Show each line of the listing in which the word "layout" occurs.

--- Input Enclosed Below ---

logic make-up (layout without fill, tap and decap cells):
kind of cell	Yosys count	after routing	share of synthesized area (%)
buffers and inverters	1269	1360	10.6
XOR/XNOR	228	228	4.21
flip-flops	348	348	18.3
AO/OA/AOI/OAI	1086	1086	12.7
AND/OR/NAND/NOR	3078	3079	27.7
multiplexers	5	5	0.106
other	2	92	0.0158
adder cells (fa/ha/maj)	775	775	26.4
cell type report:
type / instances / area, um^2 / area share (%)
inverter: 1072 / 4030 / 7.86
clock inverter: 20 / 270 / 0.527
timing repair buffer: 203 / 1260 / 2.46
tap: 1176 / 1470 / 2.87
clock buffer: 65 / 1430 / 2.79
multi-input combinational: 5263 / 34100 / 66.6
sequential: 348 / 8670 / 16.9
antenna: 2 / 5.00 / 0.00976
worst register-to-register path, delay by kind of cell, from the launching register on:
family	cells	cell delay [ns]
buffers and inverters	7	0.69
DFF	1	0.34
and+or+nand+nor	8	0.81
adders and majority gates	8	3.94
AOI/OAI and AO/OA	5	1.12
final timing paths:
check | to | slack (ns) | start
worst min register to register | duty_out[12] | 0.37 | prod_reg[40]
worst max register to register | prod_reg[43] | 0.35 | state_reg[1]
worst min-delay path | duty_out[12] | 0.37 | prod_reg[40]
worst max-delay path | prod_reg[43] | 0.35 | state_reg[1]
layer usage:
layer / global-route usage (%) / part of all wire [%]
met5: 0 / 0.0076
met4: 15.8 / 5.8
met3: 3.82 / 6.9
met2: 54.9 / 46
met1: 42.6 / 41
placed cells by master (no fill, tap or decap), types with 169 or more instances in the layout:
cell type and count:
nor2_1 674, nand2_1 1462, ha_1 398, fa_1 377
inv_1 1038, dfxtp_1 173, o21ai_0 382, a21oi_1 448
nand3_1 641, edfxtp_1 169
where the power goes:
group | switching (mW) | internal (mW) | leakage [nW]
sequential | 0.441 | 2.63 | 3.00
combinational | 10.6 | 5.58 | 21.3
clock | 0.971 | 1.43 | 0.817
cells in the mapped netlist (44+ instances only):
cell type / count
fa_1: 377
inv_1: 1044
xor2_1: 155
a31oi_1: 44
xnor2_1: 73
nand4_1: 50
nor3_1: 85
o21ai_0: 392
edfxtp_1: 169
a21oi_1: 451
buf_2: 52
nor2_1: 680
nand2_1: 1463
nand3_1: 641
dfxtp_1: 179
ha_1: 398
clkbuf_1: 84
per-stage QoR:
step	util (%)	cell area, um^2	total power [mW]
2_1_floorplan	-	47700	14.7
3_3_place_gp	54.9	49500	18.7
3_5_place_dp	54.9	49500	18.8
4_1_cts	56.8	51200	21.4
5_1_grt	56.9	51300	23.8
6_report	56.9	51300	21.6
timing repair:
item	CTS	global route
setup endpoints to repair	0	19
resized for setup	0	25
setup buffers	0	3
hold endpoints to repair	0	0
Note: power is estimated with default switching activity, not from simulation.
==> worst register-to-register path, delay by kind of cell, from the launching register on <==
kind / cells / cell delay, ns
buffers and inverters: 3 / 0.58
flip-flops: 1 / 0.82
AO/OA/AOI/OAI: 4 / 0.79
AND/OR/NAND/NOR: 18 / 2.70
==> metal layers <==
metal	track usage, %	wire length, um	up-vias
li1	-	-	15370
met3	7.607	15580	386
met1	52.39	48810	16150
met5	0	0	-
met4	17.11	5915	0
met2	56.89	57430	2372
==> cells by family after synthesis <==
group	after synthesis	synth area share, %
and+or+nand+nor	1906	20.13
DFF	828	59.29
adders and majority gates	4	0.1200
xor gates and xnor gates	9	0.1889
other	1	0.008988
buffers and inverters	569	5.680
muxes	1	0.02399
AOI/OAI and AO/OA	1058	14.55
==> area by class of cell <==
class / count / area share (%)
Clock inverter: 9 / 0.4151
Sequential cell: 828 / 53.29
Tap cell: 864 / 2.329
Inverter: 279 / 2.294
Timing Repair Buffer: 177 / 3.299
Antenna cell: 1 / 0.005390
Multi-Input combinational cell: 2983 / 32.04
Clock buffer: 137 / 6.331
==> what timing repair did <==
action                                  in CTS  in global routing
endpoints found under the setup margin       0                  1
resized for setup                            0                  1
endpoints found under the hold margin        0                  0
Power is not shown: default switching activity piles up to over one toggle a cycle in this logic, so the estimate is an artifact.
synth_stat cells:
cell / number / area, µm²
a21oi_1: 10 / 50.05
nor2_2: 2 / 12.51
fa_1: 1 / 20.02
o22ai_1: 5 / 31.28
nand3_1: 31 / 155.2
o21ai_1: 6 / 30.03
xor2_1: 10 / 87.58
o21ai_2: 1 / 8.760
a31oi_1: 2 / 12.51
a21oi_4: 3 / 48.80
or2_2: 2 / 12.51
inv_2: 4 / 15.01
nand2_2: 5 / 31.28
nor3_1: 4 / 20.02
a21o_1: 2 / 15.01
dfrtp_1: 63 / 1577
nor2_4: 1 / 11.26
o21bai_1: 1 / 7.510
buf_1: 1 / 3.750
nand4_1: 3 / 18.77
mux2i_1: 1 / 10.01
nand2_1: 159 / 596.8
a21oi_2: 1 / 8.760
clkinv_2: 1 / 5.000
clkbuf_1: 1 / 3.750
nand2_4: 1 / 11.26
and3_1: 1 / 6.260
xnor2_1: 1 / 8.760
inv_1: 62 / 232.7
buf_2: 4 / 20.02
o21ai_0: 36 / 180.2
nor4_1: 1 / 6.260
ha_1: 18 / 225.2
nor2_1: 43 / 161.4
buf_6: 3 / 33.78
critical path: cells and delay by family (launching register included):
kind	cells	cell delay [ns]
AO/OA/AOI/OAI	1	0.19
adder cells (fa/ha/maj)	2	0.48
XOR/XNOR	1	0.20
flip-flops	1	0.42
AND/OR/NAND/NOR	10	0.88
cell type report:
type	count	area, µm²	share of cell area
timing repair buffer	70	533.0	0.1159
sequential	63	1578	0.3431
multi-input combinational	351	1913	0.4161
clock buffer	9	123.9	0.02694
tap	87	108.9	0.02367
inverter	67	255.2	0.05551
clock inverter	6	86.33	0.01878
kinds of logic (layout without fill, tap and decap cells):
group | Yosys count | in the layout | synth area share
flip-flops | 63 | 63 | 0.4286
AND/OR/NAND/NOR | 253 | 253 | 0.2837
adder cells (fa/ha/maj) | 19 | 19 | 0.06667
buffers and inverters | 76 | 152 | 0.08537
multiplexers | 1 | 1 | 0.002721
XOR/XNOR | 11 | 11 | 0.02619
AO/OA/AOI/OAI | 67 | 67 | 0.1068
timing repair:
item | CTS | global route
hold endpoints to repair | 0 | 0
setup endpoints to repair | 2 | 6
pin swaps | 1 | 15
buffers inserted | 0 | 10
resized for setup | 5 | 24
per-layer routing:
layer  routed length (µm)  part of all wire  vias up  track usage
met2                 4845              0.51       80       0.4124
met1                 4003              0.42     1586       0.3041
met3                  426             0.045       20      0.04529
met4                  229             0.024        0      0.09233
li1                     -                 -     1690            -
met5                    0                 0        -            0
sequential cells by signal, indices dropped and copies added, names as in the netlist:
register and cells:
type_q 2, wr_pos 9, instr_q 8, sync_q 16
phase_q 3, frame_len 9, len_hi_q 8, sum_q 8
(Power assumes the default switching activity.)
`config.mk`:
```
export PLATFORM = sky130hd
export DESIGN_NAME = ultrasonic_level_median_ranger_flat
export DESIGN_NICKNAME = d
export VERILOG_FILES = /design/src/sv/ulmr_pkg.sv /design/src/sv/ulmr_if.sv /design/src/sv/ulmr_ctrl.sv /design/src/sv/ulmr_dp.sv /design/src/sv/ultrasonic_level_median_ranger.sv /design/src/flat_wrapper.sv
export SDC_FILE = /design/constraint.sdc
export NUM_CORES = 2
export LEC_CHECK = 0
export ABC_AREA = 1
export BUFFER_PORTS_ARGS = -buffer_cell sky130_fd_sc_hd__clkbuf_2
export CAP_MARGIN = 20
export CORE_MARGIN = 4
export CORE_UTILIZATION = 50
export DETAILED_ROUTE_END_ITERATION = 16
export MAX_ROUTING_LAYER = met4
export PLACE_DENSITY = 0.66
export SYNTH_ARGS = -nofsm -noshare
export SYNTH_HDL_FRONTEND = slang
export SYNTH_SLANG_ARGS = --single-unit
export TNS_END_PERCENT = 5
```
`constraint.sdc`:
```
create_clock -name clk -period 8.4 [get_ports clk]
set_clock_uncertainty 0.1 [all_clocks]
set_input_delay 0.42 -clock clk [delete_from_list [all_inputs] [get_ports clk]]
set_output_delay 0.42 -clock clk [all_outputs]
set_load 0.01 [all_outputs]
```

--- End of Enclosed Input ---

# [Result of the exercise]
logic make-up (layout without fill, tap and decap cells):
placed cells by master (no fill, tap or decap), types with 169 or more instances in the layout:
kinds of logic (layout without fill, tap and decap cells):
group | Yosys count | in the layout | synth area share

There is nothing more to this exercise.